» **Assignment**: Search the material for lines containing the word "summed", and copy each one.

» **Records shown**:

....

Source: an optimization exercise on an open RTL-to-GDS flow (aim: small area, a short achievable clock period and few clock cycles per item). Production flows keep margins and buffers that such runs may drop.
RTL that was checked went through simulation tests only; none was proved equivalent to the original.
Power is estimated from default activity; no workload was simulated.

==> flow/design.v (excerpt) <==
module wall_grid_neighbor_smoothing_core (
	input  logic                                clk,
	input  logic                                arst_n,
	input  logic                                s_axis_tvalid,
	output logic                                s_axis_tready,
	input  logic [wgns_pkg::IN_DATA_W-1:0]      s_axis_tdata,   
	output logic                                m_axis_tvalid,
	input  logic                                m_axis_tready,
	output logic [wgns_pkg::OUT_DATA_W-1:0]     m_axis_tdata,   
	output logic [wgns_pkg::OUT_USER_W-1:0]     m_axis_tuser,   
	output logic                                m_axis_tlast,   
	input  logic                                cfg_we,
	input  logic [wgns_pkg::CFG_IDX_W-1:0]      cfg_index,
	input  logic [wgns_pkg::CFG_DATA_W-1:0]     cfg_wdata
);
	logic [7:0] sat3;
	logic [7:0] wv_q, hv_q;    
	logic [3:0] keep_thr_q, grow_thr_q;
	assign sat3 = (cfg_wdata < 9'd3)   ? 8'd0 :
	              (cfg_wdata > 9'd256) ? 8'd253 : 8'(cfg_wdata - 9'd3);
	always_ff @(posedge clk or negedge arst_n) begin
		if (!arst_n) begin
			wv_q       <= 8'(wgns_pkg::RST_WIDTH - 3);
			hv_q       <= 8'(wgns_pkg::RST_HEIGHT - 3);
			keep_thr_q <= wgns_pkg::RST_KEEP;
			grow_thr_q <= wgns_pkg::RST_GROW;
		end else if (cfg_we) begin
			case (cfg_index)
				wgns_pkg::REG_GRID_WIDTH:  wv_q       <= sat3;
				wgns_pkg::REG_GRID_HEIGHT: hv_q       <= sat3;
				wgns_pkg::REG_WALL_KEEP:   keep_thr_q <= cfg_wdata[3:0];
				wgns_pkg::REG_FLOOR_GROW:  grow_thr_q <= cfg_wdata[3:0];
				default: ;
			endcase
		end
	end
	logic e0_q, e1_q, v0_q, v1_q, tready_q;
	logic in_acc, adv_q, push_q, take;
	logic v0_n, v1_n;
	assign in_acc        = s_axis_tvalid && tready_q;
	assign s_axis_tready = tready_q;
	always_comb begin
		v0_n = v0_q;
		v1_n = v1_q;
		if (adv_q) begin
			v0_n = v1_q || in_acc;
			v1_n = v1_q && in_acc;
		end else if (in_acc) begin
			v0_n = 1'b1;
			v1_n = v0_q;
		end
	end
	always_ff @(posedge clk or negedge arst_n) begin
		if (!arst_n) begin
			v0_q     <= 1'b0;
			v1_q     <= 1'b0;
			tready_q <= 1'b0;
		end else begin
			v0_q     <= v0_n;
  ...
For scale: about 1200 cells after synthesis, about 53 I/O pins.
export LEC_CHECK = 0
export CAP_MARGIN = 20
export CORE_MARGIN = 2
export CORE_UTILIZATION = 60
export CTS_BUF_LIST = sky130_fd_sc_hd__clkbuf_8
export CTS_CLUSTER_DIAMETER = 60
export CTS_CLUSTER_SIZE = 20
export HOLD_SLACK_MARGIN = 0
export SETUP_SLACK_MARGIN = 2.9
export SLEW_MARGIN = 20
create_clock -name core_clock -period 5.0 [get_ports {clk}]
run.sh (not shown) runs the stock make flow with config.mk's settings and CLKGATE_MAP_FILE= SYNTH_SCRIPT=/design/flow/synth_recipe.tcl, a recipe that flattens the netlist after the stock synthesis.
Testbench counts at the start, summed over its fixed seeds: cycles 72,316, items 68,207.
Context: an optimization exercise on an open-source flow, tuned for a short achievable clock period and few clock cycles. The choices shown serve that exercise and are no tape-out recipe.
Only simulation tests tie the RTL to the original design; equivalence was not proved.
Power figures rest on the tool's default switching activity, not on a simulated workload.

==> design/flow/design.v <==
package proc_pkg;
    typedef logic [32-1:0] word_t;
    typedef logic [5-1:0] reg_idx_t;
    typedef logic [5-1:0] opcode_t;    
    typedef logic [5-1:0] alu_op_t;
    typedef logic [5-1:0] shamt_t;      
endpackage
module fetch_stage (
    input  logic            clock,
    input  logic            rst_n,
    input  logic            stall,           
    input  logic            redirect,        
    input  proc_pkg::word_t target,
    output proc_pkg::word_t address_imem,
    input  proc_pkg::word_t q_imem,
    output proc_pkg::word_t fd_ir,
    output proc_pkg::word_t fd_pc
);
    proc_pkg::word_t pc;           
    proc_pkg::word_t pc_plus_1;
    proc_pkg::word_t next_pc;
    logic  primed;       
    assign pc_plus_1 = pc + 32'd1;
    always_comb begin
        if (redirect) begin
            next_pc = target;
        end else if (stall || !primed) begin
            next_pc = pc;
        end else begin
            next_pc = pc_plus_1;
        end
    end
    assign address_imem = next_pc;       
    always_ff @(posedge clock) begin
        if (!rst_n) begin
            pc     <= '0;
            primed <= 1'b0;
            fd_ir  <= '0;
        end else begin
            pc     <= next_pc;
            primed <= 1'b1;
            if (redirect || !primed) begin
                fd_ir <= '0;             
            end else if (!stall) begin
                fd_ir <= q_imem;
            end                          
        end
    end
    always_ff @(posedge clock) begin
        if (!stall) begin
            fd_pc <= pc_plus_1;          
        end
    end
endmodule
module decode_stage (
    input  logic               clock,
    input  logic               rst_n,
    input  logic               redirect,
    input  proc_pkg::word_t    fd_ir,
    input  proc_pkg::word_t    fd_pc,
    output proc_pkg::reg_idx_t ctrl_read_reg_a,
    output proc_pkg::reg_idx_t ctrl_read_reg_b,
    input  proc_pkg::word_t    data_read_reg_a,
    input  proc_pkg::word_t    data_read_reg_b,
    output logic               stall,
    output proc_pkg::word_t    dx_ir,
    output proc_pkg::word_t    dx_pc,
    output proc_pkg::word_t    dx_a,
    output proc_pkg::word_t    dx_b
);
    proc_pkg::opcode_t  d_op;
    proc_pkg::reg_idx_t d_rd;
    proc_pkg::reg_idx_t d_rs;
    proc_pkg::reg_idx_t d_rt;
    proc_pkg::opcode_t  x_op;          
    proc_pkg::reg_idx_t x_rd;
    logic     b_from_rd;     
    logic     uses_rs;
    logic     uses_b;
    assign d_op = fd_ir[31:27];
    assign d_rd = fd_ir[26:22];
    assign d_rs = fd_ir[21:17];
    assign d_rt = fd_ir[16:12];
    assign x_op = dx_ir[31:27];
    assign x_rd = dx_ir[26:22];
    assign b_from_rd = (d_op == 5'd7) || (d_op == 5'd2) ||
                       (d_op == 5'd6) || (d_op == 5'd4);
    assign ctrl_read_reg_a = d_rs;
    assign ctrl_read_reg_b = b_from_rd ? d_rd : d_rt;
    assign uses_rs = !((d_op == 5'd1) || (d_op == 5'd3) || (d_op == 5'd4));
    assign uses_b  = b_from_rd || (d_op == 5'd0);
    assign stall = (x_op == 5'd8) && (x_rd != '0) &&
                   ((uses_rs && (d_rs == x_rd)) ||
                    (uses_b && (d_op != 5'd7) && (ctrl_read_reg_b == x_rd)));
    always_ff @(posedge clock) begin
        if (!rst_n) begin
            dx_ir <= '0;
        end else if (stall || redirect) begin
            dx_ir <= '0;             
        end else begin
            dx_ir <= fd_ir;
        end
    end
    always_ff @(posedge clock) begin
        dx_pc <= fd_pc;
        dx_a  <= data_read_reg_a;
        dx_b  <= data_read_reg_b;
    end
endmodule
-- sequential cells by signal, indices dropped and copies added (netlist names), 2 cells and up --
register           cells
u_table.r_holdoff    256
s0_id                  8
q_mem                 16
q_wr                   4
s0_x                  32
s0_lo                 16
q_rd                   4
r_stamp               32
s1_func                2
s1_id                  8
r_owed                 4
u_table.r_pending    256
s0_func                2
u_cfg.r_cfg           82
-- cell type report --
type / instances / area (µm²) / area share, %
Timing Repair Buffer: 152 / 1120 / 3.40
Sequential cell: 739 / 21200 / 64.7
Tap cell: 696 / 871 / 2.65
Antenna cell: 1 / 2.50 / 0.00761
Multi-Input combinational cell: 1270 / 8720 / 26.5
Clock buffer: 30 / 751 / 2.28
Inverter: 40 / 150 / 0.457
This design comes from an exercise in tuning for small area, a short achievable clock period and few clock cycles per item on the open sky130 flow, not from production work.
Where RTL was checked, it was by simulation tests only, not by an equivalence proof against the original.
Power figures rest on the tool's default switching activity, not on a simulated workload.

Setup of the previous run:
## mult_stage
module mult_stage
(
  input  logic                            i_clk,
  input  logic                            i_rst,
  input  logic                            FS_rdy,
  output logic                            FS_ack,
  input  logic [32:0]                     i_ctl,
  input  logic [PEROW*DWD-1:0]            i_input,
  input  logic [PEROW*DWD-1:0]            i_weight,
  input  logic [PEROW*PSUMDWD-1:0]        i_psum,
  output logic                            MS_rdy,
  input  logic                            MS_ack,
  output logic [PEROW*PSUMDWD-1:0]        o_prod,
  output logic [PEROW*PSUMDWD-1:0]        o_psum,
  output logic [7:0]                      o_ctl
);
For scale: roughly 4000 cells after synthesis, ~390 flip-flops, ~41000 um^2 of cells after synthesis.
export LEC_CHECK = 0
export CAP_MARGIN = 20
export CORE_MARGIN = 2
export CORE_UTILIZATION = 40
export SETUP_SLACK_MARGIN = 4.5
export SLEW_MARGIN = 20
export TNS_END_PERCENT = 20
create_clock -name core_clock -period 10.0 [get_ports {i_clk}]
standard.sh (not shown) runs the stock make flow with config.mk's settings and CLKGATE_MAP_FILE= SYNTH_SCRIPT=/design/flow/synth_recipe.tcl, a recipe that flattens the netlist after the stock synthesis.
==> flow/flow/run.sh <==
#!/bin/bash
# The standard layout, with every port buffered by a minimum-size buffer
# (sky130_fd_sc_hd__buf_1) instead of the delay cell buffer_ports picks by itself.
set -euo pipefail
bash standard.sh "BUFFER_PORTS_ARGS=-buffer_cell sky130_fd_sc_hd__buf_1" finish > standard_make.log 2>&1
Per the final summary, the previous run finished and its layout is clean on timing, DRC and antenna.
The inputs of the current run differ from those of the previous run as listed below.
--- a/flow/design.v
+++ b/flow/design.v
@@ -39,18 +39,17 @@
   input  logic               is_x,      
   input  logic [3:0]         sa,        
   input  logic [3:0]         wen,       
   input  logic [DWD-1:0]     a,
   input  logic [DWD-1:0]     w,
   input  logic [DWD-1:0]     mx,        
   input  logic [NMC-1:0]     nmc,       
-  output logic [PSUMDWD-1:0] cs_p,      
-  output logic [PSUMDWD-1:0] cs_g       
+  output logic [PSUMDWD-1:0] cs_s,
+  output logic [PSUMDWD-1:0] cs_c
 );
-  logic [PSUMDWD-1:0] cs_s, cs_c;
   logic [DWD-1:0] ae;
   logic [16:0] ax;
   logic [16:0] pp [8];
   logic [7:0]  nb;
   logic [15:0] xb;
   assign ae = ({DWD{sa[0]}} & {{12{a[3]}},  a[3:0]})
             | ({DWD{sa[1]}} & {{8{a[7]}},   a[7:0]})
@@ -344,16 +343,14 @@
   mult_fa u138 (.a(s86), .b(c110), .c(s111), .s(s138), .co(c138));
   mult_fa u139 (.a(c86), .b(s112), .c(c111), .s(s139), .co(c139));
   mult_fa u140 (.a(pp[7][12]), .b(c112), .c(s113), .s(s140), .co(c140));
   mult_fa u141 (.a(pp[7][13]), .b(~pp[6][15]), .c(c113), .s(s141), .co(c141));
   mult_fa u142 (.a(pp[6][15]), .b(~pp[6][16]), .c(pp[7][14]), .s(s142), .co(c142));
   assign cs_s = {1'b1, pp[7][15], ~pp[7][15], s142, c140, s140, c138, c137, s137, c135, c134, c133, c132, c131, c130, c129, c128, c127, c126, c125, c124, c123, c122, c121, c120, s120, s119, c117, c116, c115, c114, s44};
   assign cs_c = {1'b0, ~pp[7][16], c142, c141, s141, c139, s139, s138, c136, s136, s135, s134, s133, s132, s131, s130, s129, s128, s127, s126, s125, s124, s123, s122, s121, c119, c118, s118, s117, s116, s115, s114};
-  assign cs_p = cs_s ^ cs_c;
-  assign cs_g = cs_s & cs_c;
 endmodule
 module mult_nm_compress (input logic [15:0] n, output logic [11:0] o);
   logic s1, c1;
   logic s2, c2;
   logic s3, c3;
   logic s4, c4;
   logic s5, c5;
@@ -393,15 +390,15 @@
       default:    numt_oh = 4'b1000;
     endcase
   endfunction
   logic full, is_mul, is_x;
   logic [3:0] sa, wen;
   logic [DWD-1:0] mx, nmx;
   logic [11:0] nmc;
-  logic [PEROW*PSUMDWD-1:0] cs_p, cs_g, p_q, g_q;
+  logic [PEROW*PSUMDWD-1:0] cs_s, cs_c, s_q, c_q;
   assign MS_rdy = full;
   assign FS_ack = FS_rdy && (!full || MS_ack);
   assign is_x   = ctl.mode == XNOR;
   assign is_mul = (ctl.mode != XNOR) && (ctl.mode <= P4);
   assign sa     = {4{is_mul}} & numt_oh(ctl.inumt);
   assign wen    = {ctl.wnumt >= 3'd4, ctl.wnumt >= 3'd3, ctl.wnumt >= 3'd2, 1'b1};
   assign mx     = {DWD{is_x}} & ctl.au_mask;
@@ -410,35 +407,35 @@
   always_ff @(posedge i_clk) begin
     if (i_rst)       full <= 1'b0;
     else if (FS_ack) full <= 1'b1;
     else if (MS_ack) full <= 1'b0;
   end
   always_ff @(posedge i_clk) begin
     if (FS_ack) begin
-      p_q    <= cs_p;
-      g_q    <= cs_g;
+      s_q    <= cs_s;
+      c_q    <= cs_c;
       o_psum <= i_psum;
       o_ctl  <= ctl.pass;
     end
   end
   for (genvar r = 0; r < PEROW; r++) begin : g_lane
     mult_slice_lane u_lane (
       .is_x   (is_x),
       .sa     (sa),
       .wen    (wen),
       .a      (i_input[DWD*r +: DWD]),
       .w      (i_weight[DWD*r +: DWD]),
       .mx     (mx),
       .nmc    (nmc),
-      .cs_p   (cs_p[PSUMDWD*r +: PSUMDWD]),
-      .cs_g   (cs_g[PSUMDWD*r +: PSUMDWD])
+      .cs_s   (cs_s[PSUMDWD*r +: PSUMDWD]),
+      .cs_c   (cs_c[PSUMDWD*r +: PSUMDWD])
     );
     logic [PSUMDWD-1:0] sg, sp, gg, pp;
-    assign sg = g_q[PSUMDWD*r +: PSUMDWD];
-    assign sp = p_q[PSUMDWD*r +: PSUMDWD];
+    assign sg = s_q[PSUMDWD*r +: PSUMDWD] & c_q[PSUMDWD*r +: PSUMDWD];
+    assign sp = s_q[PSUMDWD*r +: PSUMDWD] ^ c_q[PSUMDWD*r +: PSUMDWD];
     always_comb begin
       gg = sg;
       pp = sp;
       for (int l = 0; l < 5; l++)
         for (int i = 0; i < PSUMDWD; i++)
           if ((i >> l) & 1) begin
             gg[i] = gg[i] | (pp[i] & gg[((i >> l) << l) - 1]);
Per the comparison of the current run with the previous run, fraction of the mapped netlist area in adder cells went up; maximum buffer depth of the clock tree did not really move. Going from the previous run to the current run, post-layout instance count excluding filler cells shrinks by 2.4%. The previous run → the current run: register bit count reported by yosys shows a reduction of about 0.8%; relative contribution of combinational cells to total power grew by 5.2 points. Post-layout minimum cycle time, the current run and the previous run: lower on the current run. The current run against the previous run: clock group total power down 12%; growth of design area from synthesis to finish dropped 1.5 points; post-cts hold buffer count roughly the same; HPWL after detailed placement level; count of fill cells added during filler insertion went down by 72. For the current run, the start-to-end type of the worst setup path was reg -> out, unlike the previous run, where it was in -> reg. The final reports for the current run and the previous run show placed cell area lower in the former. On number of non-clock buffers: between the current run and the previous run, it ends up lower for the current run.
Testbench counts of the current run, summed over its fixed seeds: cycles 3,208, items 3,200.
For the previous run, only the layout was checked, not whether the RTL still works.

---

## run D
mult_stage, a different RTL version from the one above (not shown whole).
For scale: about 390 flip-flops, ~43000 sq um of cells after synthesis.
==> flow/design.v (excerpt) <==
module mult_stage
(
  input  logic                            i_clk,
  input  logic                            i_rst,
  input  logic                            FS_rdy,
  output logic                            FS_ack,
  input  logic [32:0]                     i_ctl,
  input  logic [PEROW*DWD-1:0]            i_input,
  input  logic [PEROW*DWD-1:0]            i_weight,
  input  logic [PEROW*PSUMDWD-1:0]        i_psum,
  output logic                            MS_rdy,
  input  logic                            MS_ack,
  output logic [PEROW*PSUMDWD-1:0]        o_prod,
  output logic [PEROW*PSUMDWD-1:0]        o_psum,
  output logic [7:0]                      o_ctl
);
==> module mult_stage, before the edit <==
module mult_stage
(
  input  logic                            i_clk,
  input  logic                            i_rst,
  input  logic                            FS_rdy,
  output logic                            FS_ack,
  input  logic [32:0]                     i_ctl,
  input  logic [PEROW*DWD-1:0]            i_input,
  input  logic [PEROW*DWD-1:0]            i_weight,
  input  logic [PEROW*PSUMDWD-1:0]        i_psum,
  output logic                            MS_rdy,
  input  logic                            MS_ack,
  output logic [PEROW*PSUMDWD-1:0]        o_prod,
  output logic [PEROW*PSUMDWD-1:0]        o_psum,
  output logic [7:0]                      o_ctl
);
  mult_stage_pkg::ms_ctl_t ctl;
  assign ctl = i_ctl;
  function automatic [3:0] numt_oh(input [NTW-1:0] n);
    case (n)
      3'd0, 3'd1: numt_oh = 4'b0001;
      3'd2:       numt_oh = 4'b0010;
      3'd3:       numt_oh = 4'b0100;
      default:    numt_oh = 4'b1000;
    endcase
  endfunction
  logic full, is_mul, is_x;
  logic [3:0] sa, wen;
  logic [DWD-1:0] mx, nmx;
  logic [PEROW*PSUMDWD-1:0] cs_s, cs_c, s_q, c_q;
  assign MS_rdy = full;
  assign FS_ack = FS_rdy && (!full || MS_ack);
  assign is_x   = ctl.mode == XNOR;
  assign is_mul = (ctl.mode != XNOR) && (ctl.mode <= P4);
  assign sa     = {4{is_mul}} & numt_oh(ctl.inumt);
  assign wen    = {ctl.wnumt >= 3'd4, ctl.wnumt >= 3'd3, ctl.wnumt >= 3'd2, 1'b1};
  assign mx     = {DWD{is_x}} & ctl.au_mask;
  assign nmx    = {DWD{is_x}} & ~ctl.au_mask;
  always_ff @(posedge i_clk) begin
    if (i_rst)       full <= 1'b0;
    else if (FS_ack) full <= 1'b1;
    else if (MS_ack) full <= 1'b0;
  end
  always_ff @(posedge i_clk) begin
    if (FS_ack) begin
      s_q    <= cs_s;
      c_q    <= cs_c;
      o_psum <= i_psum;
      o_ctl  <= ctl.pass;
    end
  end
  for (genvar r = 0; r < PEROW; r++) begin : g_lane
    mult_slice_lane u_lane (
      .is_x   (is_x),
      .sa     (sa),
      .wen    (wen),
      .a      (i_input[DWD*r +: DWD]),
      .w      (i_weight[DWD*r +: DWD]),
      .mx     (mx),
      .nmx    (nmx),
      .cs_s   (cs_s[PSUMDWD*r +: PSUMDWD]),
      .cs_c   (cs_c[PSUMDWD*r +: PSUMDWD])
    );
    assign o_prod[PSUMDWD*r +: PSUMDWD] = s_q[PSUMDWD*r +: PSUMDWD] + c_q[PSUMDWD*r +: PSUMDWD];
  end
endmodule
clock: 10.0 ns
lec_check: 0
cap_margin: 20
core_margin: 2
core_utilization: 40
cts_buf_list: sky130_fd_sc_hd__clkbuf_4 sky130_fd_sc_hd__clkbuf_8
setup_slack_margin: 4.5
slew_margin: 20
Scripts as last shown in full above: flow/flow/run.sh
Run D finished end to end and its layout was clean on timing, DRC and antenna.
Testbench counts of run D, summed over its fixed seeds: cycles 3,208, items 3,200.
Modified inputs, run X compared to run D
--- a/flow/design.v
+++ b/flow/design.v
@@ -31,10 +31,30 @@
 endmodule
 module mult_ha (input logic a, b, output logic s, co);
   assign s  = a ^ b;
   assign co = a & b;
 endmodule
+module mult_add32 (input logic [31:0] x, y, output logic [31:0] z);
+  logic [31:0] g, p, gg, pp;
+  always_comb begin
+    g  = x & y;
+    p  = x ^ y;
+    gg = g;
+    pp = p;
+    for (int d = 1; d < 32; d = d * 2)
+      for (int i = 2 * d - 1; i < 32; i = i + 2 * d) begin
+        gg[i] = gg[i] | (pp[i] & gg[i-d]);
+        pp[i] = pp[i] & pp[i-d];
+      end
+    for (int d = 8; d >= 1; d = d / 2)
+      for (int i = 3 * d - 1; i < 32; i = i + 2 * d) begin
+        gg[i] = gg[i] | (pp[i] & gg[i-d]);
+        pp[i] = pp[i] & pp[i-d];
+      end
+    z = p ^ {gg[30:0], 1'b0};
+  end
+endmodule
 module mult_slice_lane
 (
   input  logic               is_x,      
   input  logic [3:0]         sa,        
   input  logic [3:0]         wen,       
@@ -426,8 +446,12 @@
       .mx     (mx),
       .nmx    (nmx),
       .cs_s   (cs_s[PSUMDWD*r +: PSUMDWD]),
       .cs_c   (cs_c[PSUMDWD*r +: PSUMDWD])
     );
-    assign o_prod[PSUMDWD*r +: PSUMDWD] = s_q[PSUMDWD*r +: PSUMDWD] + c_q[PSUMDWD*r +: PSUMDWD];
+    mult_add32 u_add (
+      .x (s_q[PSUMDWD*r +: PSUMDWD]),
+      .y (c_q[PSUMDWD*r +: PSUMDWD]),
+      .z (o_prod[PSUMDWD*r +: PSUMDWD])
+    );
   end
 endmodule
Notes after the runs:
In run X the clock period minus final worst setup slack turned out 95 ps higher than in run D.
Critical path depth in run X is 2 higher than in run D
For run D, the endpoint of the worst setup timing path was o_prod[62], unlike run X, where it was o_prod[122].
Die area | run X < run D
Power: run X draws less than run D
Diff run D..run X | remaining global-route overflow | unchanged
Only the layout flow was run in run X; the RTL was not checked for function there.

==> separate check: timing with driven ports <==
How much do the figures lean on ideal ports? The routed layouts below were timed once more, with nothing changed but the port constraints.
Step 1: set_driving_cell puts a clkbuf_16 on i_clk and a buf_2 on each other input, an assumption about the parent block.
Step 2 moves the port delays by t, midway between the first and last clock arrival at a register: inputs arrive t later, outputs are due t later. That takes back most of the time a late clock gives input paths.
a / b / c = ideal / step 1 / step 2; a / b = the first two.
run | t (ns) | setup slack, ns | pins driven straight from the clock port
the previous run | 0.703 | 4.186 / 4.231 / 3.528 | 1
the current run | 0.697 | 4.239 / 4.172 / 3.661 | 1
run D | 0.782 | 4.219 / 4.156 / 3.722 | 1
run X | 0.780 | 4.124 / 4.058 / 3.728 | 1
After both steps setup and hold are still met in every run listed. For the previous run, which loses most, drivers alone change the setup slack by +0.045 ns; drivers and shift together by -0.658 ns.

....

» **Answer to this exercise**:
Testbench counts at the start, summed over its fixed seeds: cycles 72,316, items 68,207.
Testbench counts of the current run, summed over its fixed seeds: cycles 3,208, items 3,200.
Testbench counts of run D, summed over its fixed seeds: cycles 3,208, items 3,200.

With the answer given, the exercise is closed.